2)IFCCプロジェクトの国際研究プロジェクトはアジア7カ国17施設、日本12地区17大学病院、30一般病院、2県技師会が参加した。基準個体は、北海道から沖縄県の大学、病院、技師会より12地区(100~160人/地区)の日本国内健常人ボランティア1988人であった。
3)福岡県五病院会は福岡県内の4大学病院と1市中総合病院の構成で組織され、福岡県医師会と福岡県臨床検査技師会との連携のもと標準化を推進している。基準個体は2004年の県内の健常人ボランティア2082人であった。
【統合手順】
1)調査間差、性差、年齢間差を3レベル枝分かれ分散分析(3N-ANOVA)法にて確認した。
2)方法間差、機種間差(Alb、HDL-C、ASTおよびCBC)を同様に確認した。
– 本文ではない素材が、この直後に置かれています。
==> ember <==
==> flow/design.v (excerpt) <==
module multicycle_arithmetic(
    input clk, rst, start, 
    input [1:0] op, 
    input [7:0] a, b, 
    output reg done, 
    output reg [15:0] result
);
make LEC_CHECK=0 ABC_AREA=1 CAP_MARGIN=20 CORE_ASPECT_RATIO=0.5 CORE_MARGIN=2 CORE_UTILIZATION=72 CTS_CLUSTER_DIAMETER=350 CTS_CLUSTER_SIZE=98 PLACE_DENSITY=0.85 SLEW_MARGIN=20 TNS_END_PERCENT=10 finish   # period 13.5 ns
run.sh (not shown) runs the stock make flow with config.mk's settings and CLKGATE_MAP_FILE=.
==> inputs of nickel, as changes to ember <==
--- a/flow/config.mk
+++ b/flow/config.mk
@@ -9,9 +9,9 @@
 export CAP_MARGIN = 20
-export CORE_ASPECT_RATIO = 0.5
 export CORE_MARGIN = 2
-export CORE_UTILIZATION = 72
-export CTS_CLUSTER_DIAMETER = 350
-export CTS_CLUSTER_SIZE = 98
-export PLACE_DENSITY = 0.85
+export CORE_UTILIZATION = 70
+export CTS_CLUSTER_DIAMETER = 218
+export CTS_CLUSTER_SIZE = 73
+export HOLD_SLACK_MARGIN = 0.3
+export PLACE_DENSITY = 0.65
+export SETUP_SLACK_MARGIN = -2.0
 export SLEW_MARGIN = 20
-export TNS_END_PERCENT = 10
==> flow/constraint.sdc (replaced) <==
create_clock -name core_clock -period 30.0 [get_ports {clk}]
set_input_delay 6.0000 -clock core_clock [delete_from_list [all_inputs] [get_ports {clk}]]
set_output_delay 6.0000 -clock core_clock [all_outputs]
set_load 0.01 [all_outputs]
==> inputs of juniper, as changes to ember <==
==> flow/config.mk (replaced) <==
export PLATFORM = sky130hd
export DESIGN_NAME = multicycle_arithmetic
export DESIGN_NICKNAME = multicycle_arithmetic
export VERILOG_FILES = /design/flow/design.v
export SDC_FILE = /design/flow/constraint.sdc
export NUM_CORES = 4
export LEC_CHECK = 0
export CAP_MARGIN = 20
export CORE_MARGIN = 2
export CORE_UTILIZATION = 59
export CTS_CLUSTER_SIZE = 15
export HOLD_SLACK_MARGIN = -0.08
export SETUP_SLACK_MARGIN = -1.64
export SLEW_MARGIN = 20
export TNS_END_PERCENT = 5
==> flow/constraint.sdc (replaced) <==
create_clock -name core_clock -period 35.0 [get_ports {clk}]
set_input_delay 7.0000 -clock core_clock [delete_from_list [all_inputs] [get_ports {clk}]]
set_output_delay 7.0000 -clock core_clock [all_outputs]
set_load 0.01 [all_outputs]
==> inputs of lagoon, as changes to ember <==
==> flow/config.mk (replaced) <==
export PLATFORM = sky130hd
export DESIGN_NAME = multicycle_arithmetic
export DESIGN_NICKNAME = multicycle_arithmetic
export VERILOG_FILES = /design/flow/design.v
export SDC_FILE = /design/flow/constraint.sdc
export NUM_CORES = 4
export LEC_CHECK = 0
export CAP_MARGIN = 20
export CORE_MARGIN = 2
export CORE_UTILIZATION = 15
export SLEW_MARGIN = 20
==> flow/constraint.sdc (replaced) <==
create_clock -name core_clock -period 35.7 [get_ports {clk}]
set_input_delay 7.1400 -clock core_clock [delete_from_list [all_inputs] [get_ports {clk}]]
set_output_delay 7.1400 -clock core_clock [all_outputs]
set_load 0.01 [all_outputs]
==> results <==
- ember did not get past detailed placement (3_5_place_dp) (DPL-0033). nickel stopped in global routing (5_1_grt). lagoon went through all stages and came out clean. juniper reached the layout checks and failed them: setup timing.
- In sequential cell count, juniper and lagoon do not differ.
- Sequential share of layout area: lagoon is lower than juniper (0.54 points).
- First-iteration DRC count: lagoon is smaller than juniper (about 8%).
- Against juniper, the worst hold slack of lagoon is better by 0.010 ns.
- In nickel the synthesized area is larger than in lagoon, by about 1.6%.
- In combinational power, juniper and lagoon hardly differ.
- Against lagoon, the register-to-register slack of juniper is lower by 0.38 ns.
3)この3調査から得られた基準個体の測定値が、年齢、性別構成を考慮して、統計学的に妥当な形で統合された(6345例:表)。
【基準範囲の設定基準】
1)基準範囲は対象年齢を20~60才として、男性、女性、男女の3通り、および10代毎の性別・年代別に、調整Box-Coxべき乗変換式を用いたパラメトリック法により、潜在異常値除外法(LAVE)を用いて設定を行った。
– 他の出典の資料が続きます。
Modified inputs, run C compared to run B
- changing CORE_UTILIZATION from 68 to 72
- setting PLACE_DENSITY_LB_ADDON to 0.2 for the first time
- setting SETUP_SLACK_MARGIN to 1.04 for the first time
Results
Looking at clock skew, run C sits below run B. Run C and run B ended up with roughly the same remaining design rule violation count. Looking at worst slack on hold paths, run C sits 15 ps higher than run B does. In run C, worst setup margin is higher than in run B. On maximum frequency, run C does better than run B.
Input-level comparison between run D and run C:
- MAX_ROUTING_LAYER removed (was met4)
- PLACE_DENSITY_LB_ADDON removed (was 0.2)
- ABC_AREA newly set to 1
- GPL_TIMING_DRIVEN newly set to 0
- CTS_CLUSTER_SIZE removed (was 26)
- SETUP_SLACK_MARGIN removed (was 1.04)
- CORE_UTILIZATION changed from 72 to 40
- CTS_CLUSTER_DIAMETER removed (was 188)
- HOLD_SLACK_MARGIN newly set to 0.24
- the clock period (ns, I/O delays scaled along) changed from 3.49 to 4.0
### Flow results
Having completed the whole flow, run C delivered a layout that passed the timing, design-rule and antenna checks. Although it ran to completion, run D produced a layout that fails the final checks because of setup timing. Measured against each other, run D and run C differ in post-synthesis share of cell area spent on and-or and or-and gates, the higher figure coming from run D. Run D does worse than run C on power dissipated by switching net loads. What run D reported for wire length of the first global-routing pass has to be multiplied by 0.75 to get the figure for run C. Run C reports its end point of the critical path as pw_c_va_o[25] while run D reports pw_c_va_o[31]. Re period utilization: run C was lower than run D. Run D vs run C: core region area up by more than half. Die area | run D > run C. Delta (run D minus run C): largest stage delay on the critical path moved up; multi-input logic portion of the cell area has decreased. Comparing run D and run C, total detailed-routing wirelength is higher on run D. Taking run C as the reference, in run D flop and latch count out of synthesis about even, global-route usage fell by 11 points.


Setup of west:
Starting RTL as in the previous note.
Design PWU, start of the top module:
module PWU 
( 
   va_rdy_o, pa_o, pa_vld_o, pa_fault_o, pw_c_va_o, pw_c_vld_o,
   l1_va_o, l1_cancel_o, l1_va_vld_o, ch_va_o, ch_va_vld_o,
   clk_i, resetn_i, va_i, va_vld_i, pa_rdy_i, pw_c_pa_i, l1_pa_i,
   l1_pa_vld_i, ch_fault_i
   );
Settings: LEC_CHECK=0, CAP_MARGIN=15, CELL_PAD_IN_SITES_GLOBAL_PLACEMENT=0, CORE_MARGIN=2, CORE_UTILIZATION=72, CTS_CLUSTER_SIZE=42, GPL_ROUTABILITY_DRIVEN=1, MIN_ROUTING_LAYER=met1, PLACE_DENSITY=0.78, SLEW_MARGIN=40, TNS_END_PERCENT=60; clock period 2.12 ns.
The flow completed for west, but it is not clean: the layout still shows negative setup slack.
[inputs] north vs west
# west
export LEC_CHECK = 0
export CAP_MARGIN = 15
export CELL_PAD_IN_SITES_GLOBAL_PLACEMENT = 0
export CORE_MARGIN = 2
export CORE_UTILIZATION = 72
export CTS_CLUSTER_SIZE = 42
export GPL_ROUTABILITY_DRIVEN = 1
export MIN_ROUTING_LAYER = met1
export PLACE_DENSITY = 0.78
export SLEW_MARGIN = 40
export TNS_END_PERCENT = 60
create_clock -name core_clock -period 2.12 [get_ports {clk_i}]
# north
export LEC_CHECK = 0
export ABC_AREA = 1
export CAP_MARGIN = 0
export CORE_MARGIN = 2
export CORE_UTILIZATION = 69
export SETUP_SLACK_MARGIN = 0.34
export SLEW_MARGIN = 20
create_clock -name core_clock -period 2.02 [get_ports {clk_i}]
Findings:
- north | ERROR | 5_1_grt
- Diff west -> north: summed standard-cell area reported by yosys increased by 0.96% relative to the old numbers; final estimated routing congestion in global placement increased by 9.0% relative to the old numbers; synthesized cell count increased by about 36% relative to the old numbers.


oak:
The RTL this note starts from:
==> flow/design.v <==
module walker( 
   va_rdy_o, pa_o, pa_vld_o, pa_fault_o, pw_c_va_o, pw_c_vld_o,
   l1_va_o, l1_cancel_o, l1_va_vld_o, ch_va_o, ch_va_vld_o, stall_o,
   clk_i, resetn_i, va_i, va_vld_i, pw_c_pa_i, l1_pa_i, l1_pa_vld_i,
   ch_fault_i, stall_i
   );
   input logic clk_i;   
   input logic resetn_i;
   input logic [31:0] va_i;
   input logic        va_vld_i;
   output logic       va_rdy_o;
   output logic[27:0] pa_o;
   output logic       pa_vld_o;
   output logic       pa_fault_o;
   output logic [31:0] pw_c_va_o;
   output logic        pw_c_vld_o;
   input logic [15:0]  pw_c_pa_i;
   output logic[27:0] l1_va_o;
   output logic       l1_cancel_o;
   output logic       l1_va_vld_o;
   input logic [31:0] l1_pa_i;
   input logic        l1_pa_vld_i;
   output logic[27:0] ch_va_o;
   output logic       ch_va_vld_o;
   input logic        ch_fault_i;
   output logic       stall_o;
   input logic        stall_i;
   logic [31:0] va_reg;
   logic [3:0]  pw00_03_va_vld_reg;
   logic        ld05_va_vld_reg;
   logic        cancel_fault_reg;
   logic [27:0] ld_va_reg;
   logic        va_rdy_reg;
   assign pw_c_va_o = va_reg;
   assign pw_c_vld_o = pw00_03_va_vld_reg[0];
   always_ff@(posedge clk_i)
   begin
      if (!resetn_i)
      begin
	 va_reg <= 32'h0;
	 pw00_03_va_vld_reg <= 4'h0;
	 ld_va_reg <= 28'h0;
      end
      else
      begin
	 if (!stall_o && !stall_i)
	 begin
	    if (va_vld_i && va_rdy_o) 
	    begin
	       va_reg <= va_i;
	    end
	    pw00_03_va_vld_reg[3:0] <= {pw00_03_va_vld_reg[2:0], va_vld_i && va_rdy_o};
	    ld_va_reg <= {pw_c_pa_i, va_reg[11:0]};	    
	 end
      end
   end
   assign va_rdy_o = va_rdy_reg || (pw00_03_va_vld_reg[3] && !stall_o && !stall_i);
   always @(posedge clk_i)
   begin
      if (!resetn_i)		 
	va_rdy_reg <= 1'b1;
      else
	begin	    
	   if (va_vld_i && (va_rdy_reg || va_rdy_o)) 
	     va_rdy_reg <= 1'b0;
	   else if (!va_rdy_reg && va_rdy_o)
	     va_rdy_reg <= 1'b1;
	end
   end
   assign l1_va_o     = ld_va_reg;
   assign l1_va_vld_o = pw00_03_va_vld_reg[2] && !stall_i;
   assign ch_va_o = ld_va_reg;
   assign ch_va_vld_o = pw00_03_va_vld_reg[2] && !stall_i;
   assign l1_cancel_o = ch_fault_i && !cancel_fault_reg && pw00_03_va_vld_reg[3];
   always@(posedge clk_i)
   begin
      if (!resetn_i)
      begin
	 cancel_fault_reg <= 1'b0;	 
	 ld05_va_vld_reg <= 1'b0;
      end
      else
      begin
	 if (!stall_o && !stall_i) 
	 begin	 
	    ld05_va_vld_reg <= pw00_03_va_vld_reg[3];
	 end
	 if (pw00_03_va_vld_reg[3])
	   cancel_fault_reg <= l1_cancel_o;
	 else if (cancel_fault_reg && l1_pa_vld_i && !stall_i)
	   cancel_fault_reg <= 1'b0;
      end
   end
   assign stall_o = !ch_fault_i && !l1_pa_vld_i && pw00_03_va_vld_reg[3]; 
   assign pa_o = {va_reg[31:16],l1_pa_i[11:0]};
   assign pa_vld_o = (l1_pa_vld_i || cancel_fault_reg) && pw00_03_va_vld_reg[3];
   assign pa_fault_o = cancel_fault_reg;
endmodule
==> inputs of 03-17 <==
==> flow/design.v <==
module conv_1d #(
    parameter DATA_WIDTH  = 8,
    parameter KERNEL_SIZE = 16
) (
    input logic clk,
    input logic arst_n,
    input  logic [DATA_WIDTH-1:0] signal_data,
    input  logic                  signal_vld,
    input  logic                  signal_last,
    output logic                  signal_rdy,
    input  logic [KERNEL_SIZE*DATA_WIDTH-1:0] kernel,
    output logic [DATA_WIDTH*2+$clog2(KERNEL_SIZE)-1:0] result_data,
    output logic                    result_vld,
    output logic                    result_last,
    input  logic                    result_rdy
);
  localparam PRODUCT_WIDTH = (DATA_WIDTH * 2);
  localparam RESULT_WIDTH  = PRODUCT_WIDTH + $clog2(KERNEL_SIZE);
  logic [KERNEL_SIZE-1:0][DATA_WIDTH-1:0] signal_buf;
  logic shift_vld;
  logic shift_last;
  always_ff @(posedge clk or negedge arst_n) begin
    if (!arst_n) begin
      signal_buf <= '0;
      shift_vld <= 1'b0;
      shift_last <= 1'b0;
    end else begin 
      if (signal_vld) begin  
        signal_buf <= {signal_data, signal_buf[KERNEL_SIZE-1:1]}; 
      end
      shift_vld <= signal_vld;
      shift_last <= signal_vld & signal_last;
    end
  end
  logic [KERNEL_SIZE-1:0][PRODUCT_WIDTH-1:0] products;
  always_comb begin
    for (int i = 0; i < KERNEL_SIZE; i++) begin
      products[i] = kernel[i*DATA_WIDTH +: DATA_WIDTH] * signal_buf[i];
    end
  end
  logic [KERNEL_SIZE-1:0][PRODUCT_WIDTH-1:0] products_buf;
  logic products_vld;
  logic products_last;
  always_ff @(posedge clk or negedge arst_n) begin
    if (!arst_n) begin
      products_buf <= '0;
      products_vld <= 1'b0;
      products_last <= 1'b0;
    end else begin
      products_buf <= products;
      products_vld <= shift_vld;
      products_last <= shift_last;
    end
  end
  logic [RESULT_WIDTH-1:0] sum;
  always_comb begin
    sum = 0;
    for (int i = 0; i < KERNEL_SIZE; i++) begin
      sum += products_buf[i];
    end
  end
  logic [RESULT_WIDTH-1:0] sum_buf;
  logic sum_vld;
  logic sum_last;
  always_ff @(posedge clk or negedge arst_n) begin
    if (!arst_n) begin
      sum_buf <= '0;
      sum_vld <= 1'b0;
      sum_last <= 1'b0;
    end else begin
      sum_buf <= sum;
      sum_vld <= products_vld;
      sum_last <= products_last;
    end
  end
  assign result_data = sum_buf;
  assign result_vld  = sum_vld;
  assign result_last = sum_last;
  assign signal_rdy  = 1'b1;
endmodule
==> flow/run.sh <==
#!/bin/bash
# the make line also repeats each setting of config.mk as NAME=value (left out here)
make -C /OpenROAD-flow-scripts/flow DESIGN_CONFIG=/design/flow/config.mk WORK_HOME=/design/flow/orfs CLKGATE_MAP_FILE= finish
==> flow/config.mk <==
export PLATFORM = sky130hd
export DESIGN_NAME = conv_1d
export DESIGN_NICKNAME = conv_1d
export VERILOG_FILES = /design/flow/design.v
export SDC_FILE = /design/flow/constraint.sdc
export NUM_CORES = 4
export LEC_CHECK = 0
export CAP_MARGIN = 20
export CORE_MARGIN = 2
export CORE_UTILIZATION = 72
export CTS_CLUSTER_SIZE = 24
export SETUP_SLACK_MARGIN = 0.68
export SLEW_MARGIN = 20
==> flow/constraint.sdc <==
create_clock -name core_clock -period 5.21 [get_ports {clk}]
set_input_delay 1.0420 -clock core_clock [delete_from_list [all_inputs] [get_ports {clk}]]
set_output_delay 1.0420 -clock core_clock [all_outputs]
set_load 0.01 [all_outputs]
==> 05-10 (differences from 03-17) <==
Settings changed: CAP_MARGIN 20 to 5, CELL_PAD_IN_SITES_DETAIL_PLACEMENT set to 0, CELL_PAD_IN_SITES_GLOBAL_PLACEMENT set to 2, CORE_UTILIZATION 72 to 28, CTS_CLUSTER_SIZE 24 to unset, GPL_ROUTABILITY_DRIVEN set to 0, MIN_ROUTING_LAYER set to met2, PLACE_DENSITY_LB_ADDON set to 0.03, SETUP_SLACK_MARGIN 0.68 to unset.
==> flow/constraint.sdc (replaced) <==
create_clock -name core_clock -period 7.49 [get_ports {clk}]
set_input_delay 1.4980 -clock core_clock [delete_from_list [all_inputs] [get_ports {clk}]]
set_output_delay 1.4980 -clock core_clock [all_outputs]
set_load 0.01 [all_outputs]
==> results <==
item	03-17	05-10
Run status	complete, but fails checks	complete, no violations
Layout check failures	negative setup slack	-
Number of violations reported at the end of detailed-routing iteration 0	2,246	3,086
Highest clock rate	183 MHz	162 MHz
Critical path data arrival time	5.98 ns	6.77 ns
Total number of H-tree levels	2	3
Die Wd	271 microns	432 microns
# placed instances	6,491	7,600
Most congested layer reported by global routing	met2	met3
Largest net degree at the start of global routing	122	125
Met3 wire length	8530 microns	68,900 microns
Non-clock buffer area fraction after layout	7.33%	3.06%
Share of the cycle needed by the critical path after routing	105%	82.3%
Met1 track demand over resource	46.1%	0%
Layout fillers	4,047	19,100


==> inputs of 06-17 <==
// conv_1d: RTL as listed in full above, without the edits since
Settings: LEC_CHECK=0, ABC_AREA=0, CAP_MARGIN=20, CELL_PAD_IN_SITES_GLOBAL_PLACEMENT=1, CORE_ASPECT_RATIO=1.01, CORE_MARGIN=10, CORE_UTILIZATION=40, HOLD_SLACK_MARGIN=-0.03, PLACE_DENSITY=0.39, SETUP_SLACK_MARGIN=0.53, SLEW_MARGIN=40, TNS_END_PERCENT=40; clock period 6.0 ns.
run.sh (not shown) runs the stock make flow with config.mk's settings and CLKGATE_MAP_FILE=.
==> inputs of 01-07, as changes to 06-17 <==
Settings changed: ABC_AREA 0 to unset, CELL_PAD_IN_SITES_GLOBAL_PLACEMENT 1 to unset, CORE_ASPECT_RATIO 1.01 to unset, CORE_MARGIN 10 to 2, CORE_UTILIZATION 40 to 58, CTS_CLUSTER_DIAMETER set to 331, CTS_CLUSTER_SIZE set to 22, HOLD_SLACK_MARGIN -0.03 to unset, PLACE_DENSITY 0.39 to unset, SETUP_SLACK_MARGIN 0.53 to unset, SLEW_MARGIN 40 to 20, TNS_END_PERCENT 40 to 5.
==> flow/constraint.sdc (replaced) <==
create_clock -name core_clock -period 3.25 [get_ports {clk}]
set_input_delay 0.6500 -clock core_clock [delete_from_list [all_inputs] [get_ports {clk}]]
set_output_delay 0.6500 -clock core_clock [all_outputs]
set_load 0.01 [all_outputs]
==> results <==
06-17 produced a clean layout. 01-07 produced a layout that fails on setup timing. Between 01-07 and 06-17, the lower utilization is in 06-17 (gap 26 points). Between 06-17 and 01-07, the lower worst setup slack is in 01-07 (gap 2.6 ns).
2)LAVE処理する際、項目によって4つの2次除外基準を設けた。
3)性別、年齢別プロフィール図を作成した。
【今後の展望】
共用基準範囲設定WGのこの成果は、日本臨床化学会学術集会(平成24年9月6日盛岡市)に報告される。また、日本臨床検査標準化協議会(JCCLS)に基準範囲検討委員会が設置され、このWGのメンバーが参加する予定である。今回設定された基準範囲および日臨技が提示した基準範囲を吟味し共用基準範囲を設定して日本国内で広く認知され、その関連情報とともに、広く利用できるように、利用要件や設定値の確認法について提案を行ってゆく計画である。